Below are lines of data; restate word for word those running from the line containing "bits (write pulses)" to the line containing "character and lamps", inclusive, and no others.

Collected data entries:

☆ ☆ ☆ ☆ ☆ ☆ ☆

### src/hw/selftest_params.svh
/*
 * Constants for the power-up self-test sequencer: register offsets, bit
 * positions, reset values and timing counts.
 * Assumes it is included by bare name from the design files and the test bench.
 */
`ifndef SELFTEST_PARAMS_SVH
`define SELFTEST_PARAMS_SVH

// ****************************************************************
// register offsets
// ****************************************************************
`define ADDR_CTRL 8'h00
`define ADDR_STATUS 8'h04
`define ADDR_FAULT 8'h08
`define ADDR_IRQ_STAT 8'h0C
`define ADDR_IRQ_MASK 8'h10

// ****************************************************************
// control bits (write pulses)
// ****************************************************************
`define CTRL_SETUP_RESET_BIT 0
`define CTRL_EXT_TEST_BIT 1
`define CTRL_GO_ONLINE_BIT 2

// ****************************************************************
// interrupt status and mask layout
// ****************************************************************
`define IRQ_PASS_BIT 0
`define IRQ_NONFATAL_BIT 1
`define IRQ_FATAL_BIT 2
`define IRQ_WIDTH 3
`define IRQ_MASK_RESET 3'h0

// ****************************************************************
// fault character and lamps
// ****************************************************************
`define FAULT_CHAR_BASE 8'h30
`define FAULT_CHAR_RESET 8'h00
`define LAMPS_OFF 4'h0

// ****************************************************************
// timing
// ****************************************************************
`define CLK_MHZ 20
`define CHECK_TIMEOUT_US 10
`define CHECK_TIMEOUT_CYC (`CHECK_TIMEOUT_US * `CLK_MHZ)

`endif

### src/hw/selftest_pkg.sv
/*
 * Types shared by the self-test sequencer and its fault character encoder.
 * Assumes selftest_params.svh is on the include path.
 */
package selftest_pkg;

	typedef enum logic [3:0] {
		ST_IDLE = 4'b0000,
		ST_INIT = 4'b0001,
		ST_ISSUE = 4'b0010,
		ST_WAIT = 4'b0011,
		ST_REPORT = 4'b0100,
		ST_HALTED = 4'b0101
	} state_t;

	typedef enum logic [2:0] {
		CHK_NONE = 3'b000,
		CHK_ATTR = 3'b001,
		CHK_SETTINGS = 3'b010,
		CHK_KEYBOARD = 3'b011,
		CHK_LOOPBACK = 3'b100,
		CHK_MODEM = 3'b101
	} check_sel_t;

	// bit order gives the weights 16, 8, 4, 2, 1 from top to bottom
	typedef struct packed {
		logic modem_control_fault;
		logic loopback_fault;
		logic keyboard_fault;
		logic settings_store_fault;
		logic attribute_memory_fault;
	} fault_bits_t;

	// one check answer from the checker
	typedef struct packed {
		logic done;
		logic fail;
		logic fatal;
		logic [3:0] fatal_code;
	} check_result_t;

endpackage : selftest_pkg
**config.mk**
```make
export PLATFORM = sky130hd
export DESIGN_NAME = pvcir_regs
export DESIGN_NICKNAME = d
export VERILOG_FILES = /design/src/hw/pvcir_pkg.sv /design/src/hw/pvcir_energy_timer.sv /design/src/hw/pvcir_regs.sv
export VERILOG_INCLUDE_DIRS = /design/src /design/src/hw
export SDC_FILE = /design/constraint.sdc
export NUM_CORES = 1
export LEC_CHECK = 0
export BUFFER_PORTS_ARGS = -buffer_cell sky130_fd_sc_hd__buf_4
export CAP_MARGIN = 20
export CELL_PAD_IN_SITES_DETAIL_PLACEMENT = 0
export CELL_PAD_IN_SITES_GLOBAL_PLACEMENT = 2
export CORE_ASPECT_RATIO = 0.6
export CORE_MARGIN = 2
export CORE_UTILIZATION = 36
export CTS_CLUSTER_SIZE = 8
export DETAILED_ROUTE_END_ITERATION = 8
export HOLD_SLACK_MARGIN = 0.03
export MAX_ROUTING_LAYER = met4
export PLACE_DENSITY_LB_ADDON = 0.15
export SETUP_SLACK_MARGIN = 0.02
export SLEW_MARGIN = 20
export SYNTH_ARGS = -nofsm -noshare
export SYNTH_HDL_FRONTEND = slang
export SYNTH_SLANG_ARGS = --single-unit
```
**constraint.sdc**
```tcl
create_clock -name clk_i -period 4.5 [get_ports clk_i]
set_input_delay 0.225 -clock clk_i [delete_from_list [all_inputs] [get_ports clk_i]]
set_output_delay 0.225 -clock clk_i [all_outputs]
set_load 0.03 [all_outputs]
```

☆ ☆ ☆ ☆ ☆ ☆ ☆

Result:
// control bits (write pulses)
// ****************************************************************
`define CTRL_SETUP_RESET_BIT 0
`define CTRL_EXT_TEST_BIT 1
`define CTRL_GO_ONLINE_BIT 2

// ****************************************************************
// interrupt status and mask layout
// ****************************************************************
`define IRQ_PASS_BIT 0
`define IRQ_NONFATAL_BIT 1
`define IRQ_FATAL_BIT 2
`define IRQ_WIDTH 3
`define IRQ_MASK_RESET 3'h0

// ****************************************************************
// fault character and lamps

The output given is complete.